By clicking “Sign up for GitHub”, you agree to our terms of service and privacy statement. We’ll occasionally send you account related emails.

Already on GitHub? Sign in to your account

Issues with Universal-G-Code-Sender(UGS) #3

Open
physisisics opened this issue Mar 3, 2014 · 10 comments
Open

Issues with Universal-G-Code-Sender(UGS) #3

physisisics opened this issue Mar 3, 2014 · 10 comments

Comments

@physisisics
Copy link

I've been software testing this port of GRBL on the teensy3.1 . My hardware is disconnected at the moment and I've been using https://github.com/winder/Universal-G-Code-Sender because it's complete, interfaces nicely with GRBL and has a gcode visualizer. There are three issues that I've come across so far:

  1. You know this already, but I want to make this information more accessible to anyone wishing to use your port of GRBL. Storing settings in eeprom/flexram is not currently working.

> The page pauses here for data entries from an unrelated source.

[src/verilog/tlpt_unit.sv]
/*
 * Two-level page translation unit: translation cache, table walker with
 * locked flag updates, protection checks, fault register, cache pins.
 * Assumes memory answers on mem_ack in the same clock domain and that
 * the requester waits on req_ready.
 */
`timescale 1ns/10ps
module tlpt_unit
(
    // clock and reset
    input  wire logic        mclk,
    input  wire logic        reset,
    // control register moves
    input  wire logic        reg_wr_en,
    input  wire logic        reg_sel,
    input  wire logic [31:0] reg_wdata,
    input  wire logic [1:0]  reg_cpl,
    output logic      [31:0] fault_address_reg,
    output logic      [31:0] directory_base_reg,
    // machine controls
    input  wire logic        translation_on,
    input  wire logic        write_protect,
    input  wire logic        global_cache_off,
    input  wire logic        external_cache_enable_in_n,
    // translation request
    input  wire logic        req_valid,
    output logic             req_ready,
    input  wire logic [31:0] req_lin_addr,
    input  wire logic        req_write,
    input  wire logic [1:0]  req_cpl,
    input  wire logic [1:0]  req_kind,
    // translation answer
    output logic             resp_valid,
    output logic [31:0]      resp_phys_addr,
    output logic             resp_fault,
    output logic [2:0]       resp_fault_code,
    output logic             resp_cacheable,
    output logic             cache_disable_flag,
    output logic             write_through_flag,
    // table memory bus
    output logic             mem_req,
    output logic             mem_write,
    output logic             mem_lock,
    output logic [31:0]      mem_addr,
    output logic [31:0]      mem_wdata,
    output logic             mem_nocache,
    output logic             mem_wthru,
    input  wire logic        mem_ack,
    input  wire logic [31:0] mem_rdata
);
    import tlpt_pkg::*;

    // =========================================================
    // helpers
    // =========================================================
    function automatic logic [31:0] entry_addr(input logic [19:0] base,
                                               input logic [9:0]  idx);
        entry_addr = {base, idx, 2'h0};
    endfunction

    function automatic logic prot_fault(input logic us, input logic rw,
                                        input logic user, input logic wr,
                                        input logic wp);
        if (user)
        begin
            prot_fault = !us || (wr && !rw);
        end
        else
        begin
            prot_fault = wr && wp && !rw;
        end
    endfunction

    // =========================================================
    // state
    // =========================================================
    tlpt_state_type          state_q;
    tlpt_state_type          state_d;
    logic [31:0]             lin_q;
    logic                    write_q;
    logic                    user_q;
    logic [31:0]             pde_q;
    logic [31:0]             pde_d;
    logic [31:0]             pte_q;
    logic [31:0]             pte_d;
    logic [TLB_DEPTH-1:0]    valid_q;
    logic [TLB_W-1:0]        tlb_rdata;
    logic [TLB_W-1:0]        tlb_wdata;
    logic [TLB_IDX_W-1:0]    tlb_rd_idx;
    logic                    ce_meta_q;
    logic                    ce_n_q;
    logic                    base_load;
    logic                    hit;
    logic                    need_dirty;
    logic                    us_eff;
    logic                    rw_eff;
    logic                    tbl_prot;
    logic [31:0]             res_phys;
    logic                    res_fault;
    logic                    res_present;
    logic                    res_nocache;
    logic                    res_wthru;
    logic [31:0]             addr_d;
    logic [31:0]             wdata_d;
    logic                    mnocache_d;
    logic                    mwthru_d;

    assign req_ready  = state_q == S_IDLE;
    assign resp_valid = state_q == S_RESP;
    assign mem_req    = state_q inside {S_DIR_RD, S_DIR_LRD, S_DIR_WR,
                                        S_TBL_RD, S_TBL_LRD, S_TBL_WR};
    assign mem_write  = state_q inside {S_DIR_WR, S_TBL_WR};
    assign mem_lock   = state_q inside {S_DIR_LRD, S_DIR_WR,
                                        S_TBL_LRD, S_TBL_WR};
    assign base_load  = reg_wr_en && reg_sel == SEL_DIRBASE
                        && reg_cpl == CPL_TOP;

    // =========================================================
    // translation cache
    // =========================================================
    assign tlb_rd_idx = req_lin_addr[BASE_LSB +: TLB_IDX_W];
    assign hit = valid_q[lin_q[BASE_LSB +: TLB_IDX_W]]
                 && tlb_rdata[44:25] == lin_q[31:12];
    // cached dirty only counts for writes
    assign need_dirty = write_q && !tlb_rdata[0];
    assign us_eff = pde_q[ENT_USER] && mem_rdata[ENT_USER];
    assign rw_eff = pde_q[ENT_WRITE] && mem_rdata[ENT_WRITE];
    assign tbl_prot = prot_fault(us_eff, rw_eff, user_q, write_q,
                                 write_protect);
    assign tlb_wdata = {lin_q[31:12], pte_q[31:12],
                        pde_q[ENT_USER] && pte_q[ENT_USER],
                        pde_q[ENT_WRITE] && pte_q[ENT_WRITE],
                        pte_q[ENT_NOCACHE], pte_q[ENT_WTHRU],
                        pte_q[ENT_DIRTY]};

    tlpt_tlb_mem u_tlb
    (
        .mclk    (mclk),
        .wr_en   (state_q == S_FILL),
        .wr_addr (lin_q[BASE_LSB +: TLB_IDX_W]),
        .wr_data (tlb_wdata),
        .rd_addr (tlb_rd_idx),
        .rd_data (tlb_rdata)
    );

    always_ff @(posedge mclk)
    begin
        if (reset || base_load)
        begin
            valid_q <= '0;
        end
        else if (state_q == S_FILL)
        begin
            valid_q[lin_q[BASE_LSB +: TLB_IDX_W]] <= 1'h1;
        end
    end

    // =========================================================
    // walk sequencing
    // =========================================================
    always_comb
    begin
        state_d     = state_q;
        pde_d       = pde_q;
        pte_d       = pte_q;
        res_phys    = lin_q;
        res_fault   = 1'h0;
        res_present = 1'h0;
        res_nocache = 1'h0;
        res_wthru   = 1'h0;
        case (state_q)
            S_IDLE:
            begin
                if (req_valid)
                begin
                    // no paging means identity and zero pins
                    if (!translation_on || req_kind != KIND_MEM)
                    begin
                        state_d  = S_RESP;
                        res_phys = req_lin_addr;
                    end
                    else
                    begin
                        state_d = S_LOOKUP;
                    end
                end
            end
            S_LOOKUP:
            begin
                if (hit && !need_dirty)
                begin
                    state_d     = S_RESP;
                    res_phys    = {tlb_rdata[24:5], lin_q[11:0]};
                    res_nocache = tlb_rdata[2];
                    res_wthru   = tlb_rdata[1];
                    res_present = 1'h1;
                    res_fault   = prot_fault(tlb_rdata[4], tlb_rdata[3],
                                             user_q, write_q,
                                             write_protect);
                end
                else
                begin
                    state_d = S_DIR_RD;
                end
            end
            S_DIR_RD, S_DIR_LRD:
            begin
                if (mem_ack)
                begin
                    pde_d = mem_rdata;
                    if (!mem_rdata[ENT_PRESENT])
                    begin
                        state_d   = S_RESP;
                        res_fault = 1'h1;
                    end
                    else if (state_q == S_DIR_LRD)
                    begin
                        state_d = S_DIR_WR;
                    end
                    else if (!mem_rdata[ENT_ACC])
                    begin
                        state_d = S_DIR_LRD;
                    end
                    else
                    begin
                        state_d = S_TBL_RD;
                    end
                end
            end
            S_DIR_WR:
            begin
                if (mem_ack)
                begin
                    state_d = S_TBL_RD;
                end
            end
            S_TBL_RD, S_TBL_LRD:
            begin
                if (mem_ack)
                begin
                    pte_d = mem_rdata;
                    if (!mem_rdata[ENT_PRESENT])
                    begin
                        state_d   = S_RESP;
                        res_fault = 1'h1;
                    end
                    else if (tbl_prot)
                    begin
                        state_d     = S_RESP;
                        res_fault   = 1'h1;
                        res_present = 1'h1;
                    end
                    else if (state_q == S_TBL_LRD)
                    begin
                        pte_d[ENT_ACC]   = 1'h1;
                        pte_d[ENT_DIRTY] = mem_rdata[ENT_DIRTY]
                                           || write_q;
                        state_d          = S_TBL_WR;
                    end
                    else if (!mem_rdata[ENT_ACC]
                             || (write_q && !mem_rdata[ENT_DIRTY]))
                    begin
                        state_d = S_TBL_LRD;
                    end
                    else
                    begin
                        state_d = S_FILL;
                    end
                end
            end
            S_TBL_WR:
            begin
                if (mem_ack)
                begin
                    state_d = S_FILL;
                end
            end
            S_FILL:
            begin
                state_d     = S_RESP;
                res_phys    = {pte_q[31:12], lin_q[11:0]};
                res_nocache = pte_q[ENT_NOCACHE];
                res_wthru   = pte_q[ENT_WTHRU];
                res_present = 1'h1;
            end
            default:
            begin
                state_d = S_IDLE;
            end
        endcase
    end

    // bus address and attributes for the next walk step
    always_comb
    begin
        addr_d  = '0;
        wdata_d = '0;
        mnocache_d = 1'h0;
        mwthru_d   = 1'h0;
        if (state_d inside {S_DIR_RD, S_DIR_LRD, S_DIR_WR})
        begin
            addr_d  = entry_addr(directory_base_reg[31:12],
                                 lin_q[31:22]);
            wdata_d = pde_d | (32'h1 << ENT_ACC);
            mnocache_d = directory_base_reg[ENT_NOCACHE];
            mwthru_d   = directory_base_reg[ENT_WTHRU];
        end
        else if (state_d inside {S_TBL_RD, S_TBL_LRD, S_TBL_WR})
        begin
            addr_d  = entry_addr(pde_d[31:12], lin_q[21:12]);
            wdata_d = pte_d;
            mnocache_d = pde_d[ENT_NOCACHE];
            mwthru_d   = pde_d[ENT_WTHRU];
        end
    end

    always_ff @(posedge mclk)
    begin
        if (reset)
        begin
            state_q <= S_IDLE;
        end
        else
        begin
            state_q <= state_d;
        end
    end

    always_ff @(posedge mclk)
    begin
        if (reset)
        begin
            lin_q   <= '0;
            write_q <= 1'h0;
            user_q  <= 1'h0;
            pde_q   <= '0;
            pte_q   <= '0;
        end
        else
        begin
            if (state_q == S_IDLE && req_valid)
            begin
                lin_q   <= req_lin_addr;
                write_q <= req_write;
                user_q  <= req_cpl == CPL_USER;
            end
            pde_q <= pde_d;
            pte_q <= pte_d;
        end
    end

    always_ff @(posedge mclk)
    begin
        if (reset)
        begin
            mem_addr  <= '0;
            mem_wdata <= '0;
            mem_nocache <= 1'h0;
            mem_wthru   <= 1'h0;
        end
        else
        begin
            mem_addr  <= addr_d;
            mem_wdata <= wdata_d;
            mem_nocache <= mnocache_d;
            mem_wthru   <= mwthru_d;
        end
    end

    // =========================================================
    // answer and cache pins
    // =========================================================
    always_ff @(posedge mclk)
    begin
        if (reset)
        begin
            ce_meta_q <= 1'h1;
            ce_n_q    <= 1'h1;
        end
        else
        begin
            ce_meta_q <= external_cache_enable_in_n;
            ce_n_q    <= ce_meta_q;
        end
    end

    always_ff @(posedge mclk)
    begin
        if (reset)
        begin
            resp_phys_addr     <= '0;
            resp_fault         <= 1'h0;
            resp_fault_code    <= '0;
            resp_cacheable     <= 1'h0;
            cache_disable_flag <= 1'h0;
            write_through_flag <= 1'h0;
        end
        else if (state_d == S_RESP && state_q != S_RESP)
        begin
            resp_phys_addr                <= res_phys;
            resp_fault                    <= res_fault;
            resp_fault_code[CODE_PRESENT] <= res_present;
            resp_fault_code[CODE_WRITE]   <= write_q;
            resp_fault_code[CODE_USER]    <= user_q;
            if (state_q == S_IDLE)
            begin
                resp_fault_code[CODE_WRITE] <= req_write;
                resp_fault_code[CODE_USER]  <= req_cpl == CPL_USER;
            end
            resp_cacheable     <= !res_nocache && !ce_n_q
                                  && !global_cache_off;
            cache_disable_flag <= res_nocache;
            write_through_flag <= res_wthru;
        end
    end

    // =========================================================
    // control registers
    // =========================================================
    always_ff @(posedge mclk)
    begin
        if (reset)
        begin
            directory_base_reg <= DIRBASE_RESET;
        end
        else if (base_load)
        begin
            directory_base_reg <= reg_wdata & BASE_KEEP;
        end
    end

    always_ff @(posedge mclk)
    begin
        if (reset)
        begin
            fault_address_reg <= FAULT_RESET;
        end
        else if (resp_valid && resp_fault)
        begin
            fault_address_reg <= lin_q;
        end
        else if (reg_wr_en && reg_sel == SEL_FAULT)
        begin
            fault_address_reg <= reg_wdata;
        end
    end
endmodule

  2. At the moment, I can send commands through the UGS terminal manually, but when I try to run a gcode file, I get a "GRBL is not initialized" error. This seems to be an issue with report_init_message(). The command is printPgmString(PSTR("\r\nGrbl " GRBL_VERSION " ['$' for help]\r\n")); and GRBL_VERSION is defined in "Settings.h". Perhaps the usb_serial is not initialized when report_init_message() is called? At what point is the usb_serial initialized?

  3. Also, the real-time positioning readout isn't working. I haven't had time to investigate this yet.

@matthewSorensen
Copy link
Owner

  1. Should be somewhat resolved - I was doing something wrong with the built-in checksum hardware, so I switched to the original software checksum. Haven't tested work-coordinates or startup lines.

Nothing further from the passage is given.